Here is the reality that the Liberals don’t want to talk about. The whole debate on same-sex marriage ripped apart all the parties in Parliament.

The Liberals now want to act like they are pure, that they were always on the “right side of history.” That’s not the case.

It wasn’t the case in 1999 when Chretien, Martin and Goodale voted against SSM. It wasn’t the case when the vote came in 2005 and 32 Liberals, including several current members of the Liberal caucus, voted against the idea.

I know Liberals keep saying that none of these people are running to be PM but if what Scheer said in 2005 is so bad he can’t be elected PM now, despite changing his mind, why could someone with the same views be acceptable for cabinet or even the Liberal caucus for that matter.

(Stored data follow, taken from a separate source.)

**src/scks_pkg.sv**
```systemverilog
// Package: register map, field layout, timing constants and types
package scks_pkg;

  // APB register byte offsets
  localparam logic [7:0] ADDR_CTRL    = 8'h00; // Control and settings
  localparam logic [7:0] ADDR_STATUS  = 8'h04; // Live state (read only)
  localparam logic [7:0] ADDR_IRQ_ST  = 8'h08; // Sticky events (read only)
  localparam logic [7:0] ADDR_IRQ_EN  = 8'h0c; // Event enables
  localparam logic [7:0] ADDR_IRQ_CLR = 8'h10; // Event clear (write only)

  // Control register field positions
  localparam int CTRL_CATCH_LSB   = 0; // spin_catch_select[1:0]
  localparam int CTRL_STOPKEY_BIT = 2; // stop_key_enable
  localparam int CTRL_KEYPAD_BIT  = 3; // Keypad reference mode
  localparam int CTRL_OPEN_BIT    = 4; // Open-loop mode when set
  localparam int CTRL_VMODE_LSB   = 5; // Voltage mode [6:5]
  localparam int CTRL_ENABLE_BIT  = 7; // Drive enable

  // Reset values
  localparam logic [1:0] CATCH_RESET   = 2'h0;
  localparam logic       STOPKEY_RESET = 1'b0;
  localparam logic [7:0] CTRL_RESET    = 8'h00;

  // Event bit positions
  localparam int EV_START   = 0;
  localparam int EV_STOPKEY = 1;
  localparam int EV_TRIPCLR = 2;
  localparam int EV_UVCLR   = 3;
  localparam int EV_NUM     = 4;

  // Timing at a 10 MHz tick
  localparam int CLK_HZ       = 10_000_000;
  localparam int DETECT_MS    = 200;
  localparam int BOTHRUN_MS   = 60;
  localparam int DETECT_CYC   = DETECT_MS * (CLK_HZ / 1000);
  localparam int BOTHRUN_CYC  = BOTHRUN_MS * (CLK_HZ / 1000);

  // Catch-spinning setting decode
  typedef enum logic [1:0] {
    SCKS_CATCH_OFF = 2'h0,
    SCKS_CATCH_ALL = 2'h1,
    SCKS_CATCH_POS = 2'h2,
    SCKS_CATCH_NEG = 2'h3
  } scks_catch_t;

  // Voltage mode field
  typedef enum logic [1:0] {
    SCKS_VM_FIXED_BOOST  = 2'h0,
    SCKS_VM_SQUARE_LAW   = 2'h1,
    SCKS_VM_INITIAL_RAMP = 2'h2,
    SCKS_VM_EVERY_START  = 2'h3
  } scks_vmode_t;

  // Start outcome presented to the ramp logic
  typedef struct packed {
    logic        load;       // One-cycle load of the start reference
    logic        from_speed; // Load from motor speed, else zero
    logic [1:0]  dir_limit;  // 0 any, 1 positive only, 2 negative only
  } scks_start_t;

endpackage : scks_pkg

```
**src/scks_sequencer.sv**
```systemverilog
// Spin-catch start and stop-key sequencer with an APB register slave
//
// Added by the designer: the register addresses and the APB interface to the registers.
`timescale 1ns/1ps

module scks_sequencer
  import scks_pkg::*;
#(
  parameter int DETECT_CYCLES  = DETECT_CYC,
  parameter int BOTHRUN_CYCLES = BOTHRUN_CYC
)(
  input  wire logic        i_clk,
  input  wire logic        i_reset,
  input  wire logic        psel,
  input  wire logic        penable,
  input  wire logic        pwrite,
  input  wire logic [7:0]  paddr,
  input  wire logic [31:0] pwdata,
  output logic      [31:0] prdata,
  output logic             pready,
  output logic             pslverr,
  input  wire logic        i_stop_key,
  input  wire logic        i_run_fwd,
  input  wire logic        i_run_rev,
  input  wire logic        i_run,
  input  wire logic        i_trip,
  input  wire logic        i_uv_trip,
  input  wire logic        i_dc_link_ok,
  input  wire logic        i_detect_shorten,
  output logic             o_run,
  output logic             o_tripped,
  output logic             o_uv_tripped,
  output logic             o_detecting,
  output scks_start_t      o_start,
  output logic             o_irq
);

  // Pin synchronisers, two flops each
  logic [7:0] sync1;
  logic [7:0] sync2;
  always_ff @(posedge i_clk or posedge i_reset)
  begin
    if (i_reset)
    begin
      sync1 <= 8'h00;
      sync2 <= 8'h00;
    end
    else
    begin
      sync1 <= {i_detect_shorten, i_dc_link_ok, i_uv_trip, i_trip,
                i_run, i_run_rev, i_run_fwd, i_stop_key};
      sync2 <= sync1;
    end
  end

  logic key_s, fwd_s, rev_s, run_s, trip_s, uv_s, dcok_s, short_s;
  assign {short_s, dcok_s, uv_s, trip_s, run_s, rev_s, fwd_s, key_s} = sync2;

  // Control register
  logic [7:0] ctrl;
  logic [EV_NUM-1:0] irq_st;
  logic [EV_NUM-1:0] irq_en;
  logic [EV_NUM-1:0] ev;
  logic              latched_off; // Run refused until a release case
  wire  catch_on  = ctrl[CTRL_CATCH_LSB +: 2] != SCKS_CATCH_OFF;
  wire  open_loop = ctrl[CTRL_OPEN_BIT];
  wire  enable    = ctrl[CTRL_ENABLE_BIT];
  wire  [1:0] vmode = ctrl[CTRL_VMODE_LSB +: 2];
  // Keypad mode overrides the stop-key enable bit
  wire  key_enabled = ctrl[CTRL_STOPKEY_BIT] | ctrl[CTRL_KEYPAD_BIT];

  // APB slave: zero-wait, unmapped addresses answer with pslverr
  wire acc    = psel & penable;
  wire wr     = acc & pwrite;
  wire mapped = paddr == ADDR_CTRL || paddr == ADDR_STATUS ||
                paddr == ADDR_IRQ_ST || paddr == ADDR_IRQ_EN ||
                paddr == ADDR_IRQ_CLR;
  always_ff @(posedge i_clk or posedge i_reset)
  begin
    if (i_reset)
    begin
      pready  <= 1'b0;
      pslverr <= 1'b0;
      prdata  <= 32'h0000_0000;
    end
    else
    begin
      pready  <= psel & ~penable;
      pslverr <= psel & ~penable & ~mapped;
      prdata  <= 32'h0000_0000;
      if (psel & ~penable & ~pwrite)
      begin
        case (paddr)
          ADDR_CTRL:   prdata <= {24'h000000, ctrl};
          ADDR_STATUS: prdata <= {26'h0, o_detecting, o_uv_tripped,
                                  o_tripped, o_run, latched_off, enable};
          ADDR_IRQ_ST: prdata <= {28'h0, irq_st};
          ADDR_IRQ_EN: prdata <= {28'h0, irq_en};
          default:     prdata <= 32'h0000_0000;
        endcase
      end
    end
  end

  // Settings write; stop-key enable and catch reset to zero
  always_ff @(posedge i_clk or posedge i_reset)
  begin
    if (i_reset)
      ctrl <= CTRL_RESET;
    else if (wr && pready && paddr == ADDR_CTRL)
      ctrl <= pwdata[7:0];
  end

  // Stop-key edge, one action per press
  logic key_d;
  always_ff @(posedge i_clk or posedge i_reset)
  begin
    if (i_reset)
      key_d <= 1'b0;
    else
      key_d <= key_s;
  end
  wire key_press = key_s & ~key_d;

  // Forward and reverse held together for the release time
  logic [$clog2(BOTHRUN_CYCLES+1)-1:0] both_cnt;
  wire both_done = both_cnt == ($bits(both_cnt))'(BOTHRUN_CYCLES);
  always_ff @(posedge i_clk or posedge i_reset)
  begin
    if (i_reset)
      both_cnt <= '0;
    else if (!(fwd_s & rev_s))
      both_cnt <= '0;
    else if (!both_done)
      both_cnt <= both_cnt + 1'b1;
  end

  // Trip state; undervoltage needs the DC link, never the key
  logic tripped_q;
  wire  trip_clr = key_press & tripped_q & ~trip_s;
  wire  uv_clr   = o_uv_tripped & dcok_s & ~uv_s;
  always_ff @(posedge i_clk or posedge i_reset)
  begin
    if (i_reset)
    begin
      tripped_q    <= 1'b0;
      o_uv_tripped <= 1'b0;
    end
    else
    begin
      if (trip_s)
        tripped_q <= 1'b1;
      else if (trip_clr)
        tripped_q <= 1'b0;
      if (uv_s)
        o_uv_tripped <= 1'b1;
      else if (uv_clr)
        o_uv_tripped <= 1'b0;
    end
  end

  // Run latch-off after a stop key or trip removes the run
  wire  release_ok = ~(fwd_s | rev_s | run_s) | ~enable |
                     both_done | o_uv_tripped;
  wire  stop_ev = key_press & ((key_enabled & o_run) | tripped_q);
  always_ff @(posedge i_clk or posedge i_reset)
  begin
    if (i_reset)
      latched_off <= 1'b0;
    else if (stop_ev | trip_s)
      latched_off <= 1'b1;
    else if (release_ok)
      latched_off <= 1'b0;
  end

  // Run demand; the key press itself never raises run
  wire want_run = enable & (fwd_s | rev_s | run_s) & ~tripped_q &
                  ~o_uv_tripped & ~trip_s & ~uv_s & ~latched_off &
                  ~stop_ev;

  // Start sequencer
  typedef enum logic [1:0] {ST_IDLE, ST_DETECT, ST_RUN} scks_state_t;
  scks_state_t state;
  logic [$clog2(DETECT_CYCLES+1)-1:0] det_cnt;
  logic powered_first; // First enable since power-up still pending
  logic stopped_state; // Drive in stop state from a previous run
  wire  det_len_end = short_s ?
        det_cnt >= ($bits(det_cnt))'(DETECT_CYCLES / 2) :
        det_cnt >= ($bits(det_cnt))'(DETECT_CYCLES);
  wire  skip_detect = stopped_state |
        (powered_first && vmode == SCKS_VM_INITIAL_RAMP) |
        (vmode == SCKS_VM_EVERY_START);

  always_ff @(posedge i_clk or posedge i_reset)
  begin
    if (i_reset)
    begin
      state         <= ST_IDLE;
      det_cnt       <= '0;
      powered_first <= 1'b1;
      stopped_state <= 1'b0;
      o_run         <= 1'b0;
      o_detecting   <= 1'b0;
      o_start       <= '0;
    end
    else
    begin
      o_start.load <= 1'b0;
      case (state)
        ST_IDLE:
        begin
          if (want_run)
          begin
            powered_first <= 1'b0;
            o_start.dir_limit <= ctrl[CTRL_CATCH_LSB +: 2] ==
                                 SCKS_CATCH_POS ? 2'h1 :
                                 ctrl[CTRL_CATCH_LSB +: 2] ==
                                 SCKS_CATCH_NEG ? 2'h2 : 2'h0;
            if (open_loop && catch_on && !skip_detect)
            begin
              state       <= ST_DETECT;
              det_cnt     <= '0;
              o_detecting <= 1'b1;
            end
            else
            begin
              state              <= ST_RUN;
              o_run              <= 1'b1;
              o_start.load       <= 1'b1;
              // Open loop without test starts at zero, closed loop
              // follows the catch bit
              o_start.from_speed <= ~open_loop & catch_on;
            end
          end
        end
        ST_DETECT:
        begin
          if (!want_run)
          begin
            state       <= ST_IDLE;
            o_detecting <= 1'b0;
          end
          else if (det_len_end)
          begin
            state              <= ST_RUN;
            o_detecting        <= 1'b0;
            o_run              <= 1'b1;
            o_start.load       <= 1'b1;
            o_start.from_speed <= 1'b1;
          end
          else
            det_cnt <= det_cnt + 1'b1;
        end
        ST_RUN:
        begin
          if (!want_run)
          begin
            state         <= ST_IDLE;
            o_run         <= 1'b0;
            stopped_state <= 1'b1;
          end
        end
        default: state <= ST_IDLE;
      endcase
      if (!enable)
        stopped_state <= 1'b0;
    end
  end

  // Trip output registered
  always_ff @(posedge i_clk or posedge i_reset)
  begin
    if (i_reset)
      o_tripped <= 1'b0;
    else
      o_tripped <= tripped_q;
  end

  // Interrupts: set wins over clear
  assign ev = {uv_clr, trip_clr, key_press,
               o_start.load};
  always_ff @(posedge i_clk or posedge i_reset)
  begin
    if (i_reset)
    begin
      irq_st <= '0;
      irq_en <= '0;
      o_irq  <= 1'b0;
    end
    else
    begin
      if (wr && pready && paddr == ADDR_IRQ_EN)
        irq_en <= pwdata[EV_NUM-1:0];
      if (wr && pready && paddr == ADDR_IRQ_CLR)
        irq_st <= (irq_st & ~pwdata[EV_NUM-1:0]) | ev;
      else
        irq_st <= irq_st | ev;
      o_irq <= |(irq_st & irq_en);
    end
  end

  // Checks
  a_key_no_start: assert property (@(posedge i_clk) disable iff (i_reset)
    (state == ST_IDLE && stop_ev) |=> !o_run)
    else $error("stop key started the drive");
  a_trip_clear: assert property (@(posedge i_clk) disable iff (i_reset)
    trip_clr |=> !tripped_q ##0 !o_run)
    else $error("trip reset did not hold drive stopped");
  a_uv_key: assert property (@(posedge i_clk) disable iff (i_reset)
    (o_uv_tripped && !dcok_s) |=> o_uv_tripped)
    else $error("undervoltage cleared without link");
  a_stop_runs_off: assert property (@(posedge i_clk) disable iff (i_reset)
    (stop_ev && o_run) |=> ##1 !o_run)
    else $error("enabled stop key did not stop");
  a_keypad_force: assert property (@(posedge i_clk) disable iff (i_reset)
    (ctrl[CTRL_KEYPAD_BIT] && key_press && o_run && state == ST_RUN)
    |=> latched_off)
    else $error("keypad mode stop key ignored");
  a_detect_len: assert property (@(posedge i_clk) disable iff (i_reset)
    (state == ST_DETECT && det_cnt > ($bits(det_cnt))'(DETECT_CYCLES))
    |-> 1'b0)
    else $error("detection ran past its length");
  a_zero_start: assert property (@(posedge i_clk) disable iff (i_reset)
    (state == ST_IDLE && want_run && open_loop && !catch_on)
    |=> o_start.load && !o_start.from_speed)
    else $error("open-loop start not from zero");
  a_rerun_gate: assert property (@(posedge i_clk) disable iff (i_reset)
    latched_off |=> !o_run)
    else $error("run reapplied while latched off");
  a_press_once: assert property (@(posedge i_clk) disable iff (i_reset)
    key_press |=> !key_press)
    else $error("one press gave two events");

  c_detect: cover property (@(posedge i_clk) state == ST_DETECT ##1
    state == ST_RUN);
  c_trip_reset: cover property (@(posedge i_clk) trip_clr);
  c_both_rel: cover property (@(posedge i_clk) both_done && latched_off);

endmodule : scks_sequencer

```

The Liberals want to look at the Conservative record from 15 years ago but not their own from the same time period.

So, since the Liberals want to raise the issue of who said what way back when, here is what some Liberals said back in the day.

Here is Rodger Cuzner from April 2005.

When entering into marriage, a couple joins in an institution which is based on four pillars: first, each is of a certain age; second, they are not family; third, marriage is only between two people; and fourth, marriage is between one man and one woman. To compromise any of these principles, do we not compromise the institution?

Here is Francis Scarpaleggia from March 2005.

On a symbolic level, Bill C-38 reduces marriage to a vehicle for the affirmation of mutual romantic and sexual feeling and commitment between two individuals. Marriage’s profound role of linking the generations and bridging the gender gap is no longer central to the institution.

And here is John McKay in December of 2006.

So at the risk of painting a target on my head, here is what I believe. I believe that marriage is between a man and a woman, period. I do not think I can make it any shorter or clearer than that. I may have to be taken out to re-education camp, but nevertheless I still believe that.

And again in the same debate.

Mr. Speaker, my point is that gay relationships are inherently sterile and that is just simply a biological statement of fact, in the absence of some intervention of a third party or some technological intervention of some kind or another. They are qualitatively different if we take the view that the core issue, the core reason for marriage is the creation of children and societal perpetuation.

So the bottom line here is that the Liberals, while pointing the finger at Andrew Scheer, have at least three fingers, if not more, pointing back at them.

The Liberals are so desperate to talk about anything but SNC-Lavalin or Jihadi Jack that they are going back to 2005 to re-litigate same-sex marriage without wondering what their own team said back then.

Its not the best move, in fact it shows their desperation and perhaps shows that the latest poll that I reported on showing on may be right. If only a quarter of the voting population thought I deserved to be re-elected, I might make a desperate move like this as well.